# Moderators and Mediators? An odd Elgee idea.



## HLGStrider (Mar 28, 2003)

This sort of goes along with the C9, but the Mediators, my brainchildren, wouldn't have any extra powers. . .they'd just be a squad team for peace   

A lot of times an arguement will start to get out of hand when it gets tough. People will stray towards calling each other names. At this point the "quest is balanced on the edge of knife." 

It can go two ways. . .A third party can step in and calm them down with a more reasoned appeal, sorting out the issue, or the moderators can give a warning or shut things down.

What if there were a squad of people who could be called upon to mediate before things get bad enough to merit Mod Intervention? 

These would not necessarilly have to be people who would sit in the middle of the fence to hold the people back. I'd pick the people who can argue without getting mad or disagree without attacking the opponent. We have LOTS of people like that on here, I'm thankful to say. 

So what I would propose is to make a list of them so that when things get hot one could be called to step in. . . This would not be an official title. There would be no power involved. . .just interceptors, ready with buckets of ice to cool things down before the Mods are forced to use a fire hose. 

What say thee?


----------



## MacAddict (Mar 28, 2003)

Interesting, but more of a Strike Force, Ya know like Speical Ops or something . On a seriuos note: Sounds good, you have the MacAddict's Seal of Interestingness.



~MacAddict


----------



## Aulë (Mar 28, 2003)

Indeed, this sounds like a good idea.

How large would this 'group' be?


----------



## YayGollum (Mar 28, 2003)

Sure, why not? Sounds a lot less scary than moderators.


----------



## Niniel (Mar 28, 2003)

It sounds like a good idea. You would have a group who could mediate if there are problems between members, and also if there are problems between a member and a moderator. But how are these people going to be selected?


----------



## Aulë (Mar 28, 2003)

I belive that we nominate them.

I might as well start it off by nominating Nenya Evenstar and Elbereth


----------



## YayGollum (Mar 28, 2003)

Oh, Miss TTF? *glances at his own signature* She's scary. oh well. Oh, Elbereth? The superly scary lady who's friends with most of the scary moderators? oh well. I guess she's nice to me. Except for the time she tossed my favorite RPG character in the mud. I will never forget!  Never mind. *hides*


----------



## Lhunithiliel (Mar 28, 2003)

It IS a very good idea!

I apply for a Mediator!

/ I know YayGollum will be my best supporter!   /


----------



## Beleg (Mar 28, 2003)

The idea is okay, but sounds like a desprate measure. We should be able to control our tempers. My point is that when their is a set of rules found in the forum then it should be strictly practised and anyone working against it should be condemned.
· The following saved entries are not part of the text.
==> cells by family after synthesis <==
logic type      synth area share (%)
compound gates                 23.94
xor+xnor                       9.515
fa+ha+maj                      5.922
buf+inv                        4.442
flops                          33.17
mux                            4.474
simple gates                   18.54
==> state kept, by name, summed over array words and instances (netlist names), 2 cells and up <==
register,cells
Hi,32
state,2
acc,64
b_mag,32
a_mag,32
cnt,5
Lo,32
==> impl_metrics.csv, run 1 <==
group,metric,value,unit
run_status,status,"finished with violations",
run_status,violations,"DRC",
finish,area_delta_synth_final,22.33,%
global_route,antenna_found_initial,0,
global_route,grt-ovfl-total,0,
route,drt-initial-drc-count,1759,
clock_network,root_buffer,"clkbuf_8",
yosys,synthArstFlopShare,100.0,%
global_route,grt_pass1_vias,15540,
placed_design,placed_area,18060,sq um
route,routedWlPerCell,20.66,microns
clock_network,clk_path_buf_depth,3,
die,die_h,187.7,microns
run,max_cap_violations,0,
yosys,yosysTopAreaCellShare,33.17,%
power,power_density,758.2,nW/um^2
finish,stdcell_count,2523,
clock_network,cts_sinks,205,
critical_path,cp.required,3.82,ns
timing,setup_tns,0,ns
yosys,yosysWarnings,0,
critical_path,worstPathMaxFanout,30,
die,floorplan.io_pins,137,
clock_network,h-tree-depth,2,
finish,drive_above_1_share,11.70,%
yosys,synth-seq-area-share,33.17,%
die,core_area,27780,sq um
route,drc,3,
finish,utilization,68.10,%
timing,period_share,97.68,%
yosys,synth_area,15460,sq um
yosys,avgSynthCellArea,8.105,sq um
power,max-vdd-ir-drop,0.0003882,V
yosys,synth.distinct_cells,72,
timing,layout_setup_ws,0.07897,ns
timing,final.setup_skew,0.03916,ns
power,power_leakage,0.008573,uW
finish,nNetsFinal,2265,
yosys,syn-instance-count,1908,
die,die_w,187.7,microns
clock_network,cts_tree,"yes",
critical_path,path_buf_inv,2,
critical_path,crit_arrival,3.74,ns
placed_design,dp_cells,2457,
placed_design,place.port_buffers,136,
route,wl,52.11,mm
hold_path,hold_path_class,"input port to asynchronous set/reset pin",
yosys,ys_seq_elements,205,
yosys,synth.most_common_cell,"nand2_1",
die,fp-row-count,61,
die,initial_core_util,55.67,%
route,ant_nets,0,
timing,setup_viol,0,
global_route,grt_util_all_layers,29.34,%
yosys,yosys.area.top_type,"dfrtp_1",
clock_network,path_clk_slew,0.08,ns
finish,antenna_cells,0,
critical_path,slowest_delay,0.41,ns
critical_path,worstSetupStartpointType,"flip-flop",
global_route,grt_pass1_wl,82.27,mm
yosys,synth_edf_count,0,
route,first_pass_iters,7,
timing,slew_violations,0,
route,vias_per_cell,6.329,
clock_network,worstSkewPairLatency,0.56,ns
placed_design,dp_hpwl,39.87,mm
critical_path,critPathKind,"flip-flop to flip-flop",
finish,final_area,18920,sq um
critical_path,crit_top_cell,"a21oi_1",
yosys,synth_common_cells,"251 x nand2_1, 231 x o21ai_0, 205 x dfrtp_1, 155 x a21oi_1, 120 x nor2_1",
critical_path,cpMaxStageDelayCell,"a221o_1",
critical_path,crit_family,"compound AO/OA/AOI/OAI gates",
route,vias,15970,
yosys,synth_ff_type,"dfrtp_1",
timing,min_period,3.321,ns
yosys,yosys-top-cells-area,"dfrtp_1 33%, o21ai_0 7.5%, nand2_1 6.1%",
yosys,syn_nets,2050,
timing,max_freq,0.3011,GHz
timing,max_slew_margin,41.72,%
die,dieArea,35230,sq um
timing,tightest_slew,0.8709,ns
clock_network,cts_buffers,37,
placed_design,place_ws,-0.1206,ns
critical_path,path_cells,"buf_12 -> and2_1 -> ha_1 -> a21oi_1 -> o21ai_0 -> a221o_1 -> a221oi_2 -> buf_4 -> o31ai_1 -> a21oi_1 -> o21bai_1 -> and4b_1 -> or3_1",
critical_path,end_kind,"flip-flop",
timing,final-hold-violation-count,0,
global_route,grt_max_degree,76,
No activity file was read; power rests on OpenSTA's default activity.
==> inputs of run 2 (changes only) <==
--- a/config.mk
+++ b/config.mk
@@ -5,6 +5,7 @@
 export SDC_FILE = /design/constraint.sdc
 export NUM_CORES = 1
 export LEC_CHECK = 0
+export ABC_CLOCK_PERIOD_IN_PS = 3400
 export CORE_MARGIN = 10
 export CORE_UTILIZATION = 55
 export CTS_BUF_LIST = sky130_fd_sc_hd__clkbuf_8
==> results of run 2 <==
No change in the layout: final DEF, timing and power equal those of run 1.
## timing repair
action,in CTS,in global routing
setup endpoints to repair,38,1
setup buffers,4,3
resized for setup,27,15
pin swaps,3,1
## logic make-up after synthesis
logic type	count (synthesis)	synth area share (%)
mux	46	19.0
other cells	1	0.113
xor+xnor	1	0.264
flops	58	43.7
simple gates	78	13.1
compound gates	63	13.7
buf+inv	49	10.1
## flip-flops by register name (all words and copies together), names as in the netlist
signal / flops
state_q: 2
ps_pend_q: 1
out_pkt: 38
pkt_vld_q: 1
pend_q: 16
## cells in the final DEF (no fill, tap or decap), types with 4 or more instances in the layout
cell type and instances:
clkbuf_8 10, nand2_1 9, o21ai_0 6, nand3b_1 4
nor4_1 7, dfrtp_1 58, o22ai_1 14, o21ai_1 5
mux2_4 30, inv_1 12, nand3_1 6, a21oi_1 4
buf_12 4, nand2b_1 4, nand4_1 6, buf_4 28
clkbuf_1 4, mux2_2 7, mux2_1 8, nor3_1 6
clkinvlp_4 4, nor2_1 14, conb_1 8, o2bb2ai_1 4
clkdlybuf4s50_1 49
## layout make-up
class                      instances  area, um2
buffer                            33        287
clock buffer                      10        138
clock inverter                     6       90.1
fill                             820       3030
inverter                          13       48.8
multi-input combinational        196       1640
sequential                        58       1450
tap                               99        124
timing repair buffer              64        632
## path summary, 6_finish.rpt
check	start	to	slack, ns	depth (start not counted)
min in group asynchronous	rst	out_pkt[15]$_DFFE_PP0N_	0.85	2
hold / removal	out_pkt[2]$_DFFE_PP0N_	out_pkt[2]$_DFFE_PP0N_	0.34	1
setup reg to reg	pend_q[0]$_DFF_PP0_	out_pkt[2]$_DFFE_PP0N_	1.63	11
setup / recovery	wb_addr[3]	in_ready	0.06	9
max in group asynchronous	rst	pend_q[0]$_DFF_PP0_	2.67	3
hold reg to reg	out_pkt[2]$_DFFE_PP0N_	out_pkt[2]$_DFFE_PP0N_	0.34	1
Everyone here is thought of a gentleman or a Lady and are expected to behave likewise. What is stated in the rules should be obeyed. We have the moral as well as social responsibilty of staying cool and should not let our hormones jump up and start bickering.


----------



## Niniel (Mar 28, 2003)

No matter how many rules you make, there are always situations for which there is no rule. In that case mediators could solve the problem in a way that would be acceptable for everyone that is involved.


----------



## Elendil3119 (Mar 28, 2003)

I think it sounds like a very good idea. However, would people accept the authority of a mediator as readily as that of a moderator? Just a thought.


----------



## Bethelarien (Mar 28, 2003)

It sounds like an interesting idea to me. But I have to agree with Elendil. Are people really going to respect the "Mediators"? What if they don't? It could only make the situation worse.

However, I like to believe that most people are sensible, and therefore, it's an excellent idea.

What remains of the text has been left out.